Structural Biology Programme, Spanish National Cancer Research Centre (CNIO), Melchor Fernández Almagro 3, Madrid 28029, Spain.
Structural Biology Programme, Spanish National Cancer Research Centre (CNIO), Melchor Fernández Almagro 3, Madrid 28029, Spain.
Curr Opin Struct Biol. 2021 Apr;67:78-85. doi: 10.1016/j.sbi.2020.08.010. Epub 2020 Oct 28.
RUVBL1 and RUVBL2 are two highly conserved AAA+ ATPases that form a hetero-hexameric complex that participates in a wide range of unrelated cellular processes, including chromatin remodeling, Fanconi Anemia (FA), nonsense-mediated mRNA decay (NMD), and assembly and maturation of several large macromolecular complexes such as RNA polymerases, the box C/D small nucleolar ribonucleoprotein (snoRNP) and mTOR complexes. How the RUVBL1-RUVBL2 complex works in such a variety of processes, sometimes antagonistic, has been obscure for a long time. Recent cryo-electron microscopy (cryo-EM) studies have started to reveal how RUVBL1-RUVBL2 forms a scaffold for complex protein-protein interactions and how the structure and ATPase activity of RUVBL1-RUVBL2 can be affected and regulated by the interaction with clients.
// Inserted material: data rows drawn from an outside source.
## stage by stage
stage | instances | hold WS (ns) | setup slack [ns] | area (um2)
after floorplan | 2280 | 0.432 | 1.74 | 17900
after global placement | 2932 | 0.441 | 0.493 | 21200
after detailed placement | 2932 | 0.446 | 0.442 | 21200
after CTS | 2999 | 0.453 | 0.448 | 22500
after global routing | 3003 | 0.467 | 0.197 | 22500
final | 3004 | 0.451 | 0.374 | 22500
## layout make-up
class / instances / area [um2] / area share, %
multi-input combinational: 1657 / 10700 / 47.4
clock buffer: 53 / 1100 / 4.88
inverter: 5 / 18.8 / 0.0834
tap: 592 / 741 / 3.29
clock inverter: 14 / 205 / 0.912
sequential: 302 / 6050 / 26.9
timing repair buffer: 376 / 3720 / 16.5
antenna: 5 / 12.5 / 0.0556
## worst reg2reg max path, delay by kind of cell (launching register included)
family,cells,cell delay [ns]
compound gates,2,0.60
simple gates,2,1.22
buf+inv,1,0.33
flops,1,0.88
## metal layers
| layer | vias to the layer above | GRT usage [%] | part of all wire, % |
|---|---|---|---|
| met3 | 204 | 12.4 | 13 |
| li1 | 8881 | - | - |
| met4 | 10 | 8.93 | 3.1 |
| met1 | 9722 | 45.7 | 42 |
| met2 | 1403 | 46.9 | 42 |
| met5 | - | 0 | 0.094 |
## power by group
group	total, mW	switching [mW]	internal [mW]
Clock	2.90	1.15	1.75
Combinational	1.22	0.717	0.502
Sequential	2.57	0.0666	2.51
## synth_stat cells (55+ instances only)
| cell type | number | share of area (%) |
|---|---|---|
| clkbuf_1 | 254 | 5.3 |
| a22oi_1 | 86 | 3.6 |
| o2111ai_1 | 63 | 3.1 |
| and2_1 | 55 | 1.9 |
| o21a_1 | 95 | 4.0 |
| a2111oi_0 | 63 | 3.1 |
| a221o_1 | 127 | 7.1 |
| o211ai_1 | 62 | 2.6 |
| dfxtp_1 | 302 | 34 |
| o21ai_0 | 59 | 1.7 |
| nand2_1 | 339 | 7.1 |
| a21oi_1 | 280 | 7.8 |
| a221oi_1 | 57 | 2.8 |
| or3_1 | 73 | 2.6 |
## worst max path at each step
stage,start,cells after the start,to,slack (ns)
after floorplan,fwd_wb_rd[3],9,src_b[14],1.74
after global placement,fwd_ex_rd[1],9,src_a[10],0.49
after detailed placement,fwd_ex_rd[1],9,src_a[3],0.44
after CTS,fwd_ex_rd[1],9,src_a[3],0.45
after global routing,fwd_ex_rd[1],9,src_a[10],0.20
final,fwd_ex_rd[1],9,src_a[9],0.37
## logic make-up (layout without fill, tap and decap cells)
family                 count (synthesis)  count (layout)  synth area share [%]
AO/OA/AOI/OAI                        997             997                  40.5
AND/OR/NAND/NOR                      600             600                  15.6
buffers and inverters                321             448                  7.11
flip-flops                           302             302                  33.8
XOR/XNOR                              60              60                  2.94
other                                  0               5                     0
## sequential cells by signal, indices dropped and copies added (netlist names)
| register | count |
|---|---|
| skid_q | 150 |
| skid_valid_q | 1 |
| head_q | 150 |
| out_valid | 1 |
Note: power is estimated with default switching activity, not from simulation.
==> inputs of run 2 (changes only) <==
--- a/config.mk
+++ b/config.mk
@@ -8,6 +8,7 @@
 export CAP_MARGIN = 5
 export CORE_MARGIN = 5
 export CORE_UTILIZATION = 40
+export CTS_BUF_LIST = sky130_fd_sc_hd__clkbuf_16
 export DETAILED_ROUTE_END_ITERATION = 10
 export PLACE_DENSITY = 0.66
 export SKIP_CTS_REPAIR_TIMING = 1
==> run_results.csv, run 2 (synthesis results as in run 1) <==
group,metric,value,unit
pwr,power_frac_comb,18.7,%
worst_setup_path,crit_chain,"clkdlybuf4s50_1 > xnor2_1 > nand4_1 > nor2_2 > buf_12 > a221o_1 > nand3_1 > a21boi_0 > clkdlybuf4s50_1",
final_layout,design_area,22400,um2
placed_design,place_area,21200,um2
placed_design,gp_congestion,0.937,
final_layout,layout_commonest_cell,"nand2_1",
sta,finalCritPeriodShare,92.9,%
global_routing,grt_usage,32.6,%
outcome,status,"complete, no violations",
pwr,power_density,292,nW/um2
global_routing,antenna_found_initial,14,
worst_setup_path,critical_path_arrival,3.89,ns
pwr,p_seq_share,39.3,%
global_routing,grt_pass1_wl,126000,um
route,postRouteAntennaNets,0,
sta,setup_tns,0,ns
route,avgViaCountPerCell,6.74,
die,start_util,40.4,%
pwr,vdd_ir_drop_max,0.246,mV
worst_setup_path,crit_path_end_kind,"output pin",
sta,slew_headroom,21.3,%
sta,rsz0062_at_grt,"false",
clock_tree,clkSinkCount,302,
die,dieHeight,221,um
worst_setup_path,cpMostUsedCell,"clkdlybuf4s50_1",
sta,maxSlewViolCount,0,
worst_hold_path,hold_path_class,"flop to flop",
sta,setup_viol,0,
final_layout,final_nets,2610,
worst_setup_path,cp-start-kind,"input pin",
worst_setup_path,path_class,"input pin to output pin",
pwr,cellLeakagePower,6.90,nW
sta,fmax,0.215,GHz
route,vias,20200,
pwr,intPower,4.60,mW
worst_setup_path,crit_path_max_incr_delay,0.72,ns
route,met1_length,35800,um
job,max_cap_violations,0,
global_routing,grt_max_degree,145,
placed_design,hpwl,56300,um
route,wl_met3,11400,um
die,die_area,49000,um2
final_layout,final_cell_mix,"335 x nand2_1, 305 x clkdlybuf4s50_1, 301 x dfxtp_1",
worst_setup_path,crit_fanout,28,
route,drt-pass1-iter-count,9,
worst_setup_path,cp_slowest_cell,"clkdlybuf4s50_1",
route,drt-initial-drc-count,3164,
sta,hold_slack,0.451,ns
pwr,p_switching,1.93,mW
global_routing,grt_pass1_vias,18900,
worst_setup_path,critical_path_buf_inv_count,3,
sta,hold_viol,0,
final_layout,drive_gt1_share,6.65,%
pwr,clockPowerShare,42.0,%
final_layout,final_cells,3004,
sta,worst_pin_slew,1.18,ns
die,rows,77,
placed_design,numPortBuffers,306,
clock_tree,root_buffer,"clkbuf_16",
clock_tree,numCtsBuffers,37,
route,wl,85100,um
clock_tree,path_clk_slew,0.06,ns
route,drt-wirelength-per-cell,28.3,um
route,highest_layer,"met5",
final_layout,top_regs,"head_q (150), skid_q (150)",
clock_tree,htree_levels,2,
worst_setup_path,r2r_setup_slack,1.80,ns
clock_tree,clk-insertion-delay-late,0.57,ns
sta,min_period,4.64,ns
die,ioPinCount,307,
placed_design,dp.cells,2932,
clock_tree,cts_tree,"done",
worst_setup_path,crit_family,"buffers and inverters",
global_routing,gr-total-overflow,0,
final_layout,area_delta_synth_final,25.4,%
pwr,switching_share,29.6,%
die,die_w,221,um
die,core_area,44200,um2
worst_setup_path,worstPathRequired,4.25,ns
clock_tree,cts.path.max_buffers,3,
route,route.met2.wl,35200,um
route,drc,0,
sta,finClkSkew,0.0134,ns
RUVBL1 和 RUVBL2 是两种高度保守的 AAA+ ATP 酶,它们形成一个异六聚体复合物,参与广泛的不相关的细胞过程,包括染色质重塑、范可尼贫血(FA)、无意义介导的 mRNA 降解(NMD),以及几种大型大分子复合物的组装和成熟,如 RNA 聚合酶、框 C/D 小核仁核糖核蛋白(snoRNP)和 mTOR 复合物。RUVBL1-RUVBL2 复合物在如此多种过程中发挥作用,有时是拮抗的,这在很长一段时间里一直不清楚。最近的低温电子显微镜(cryo-EM)研究开始揭示 RUVBL1-RUVBL2 如何形成一个复杂的蛋白质-蛋白质相互作用的支架,以及 RUVBL1-RUVBL2 的结构和 ATP 酶活性如何受到与客户相互作用的影响和调节。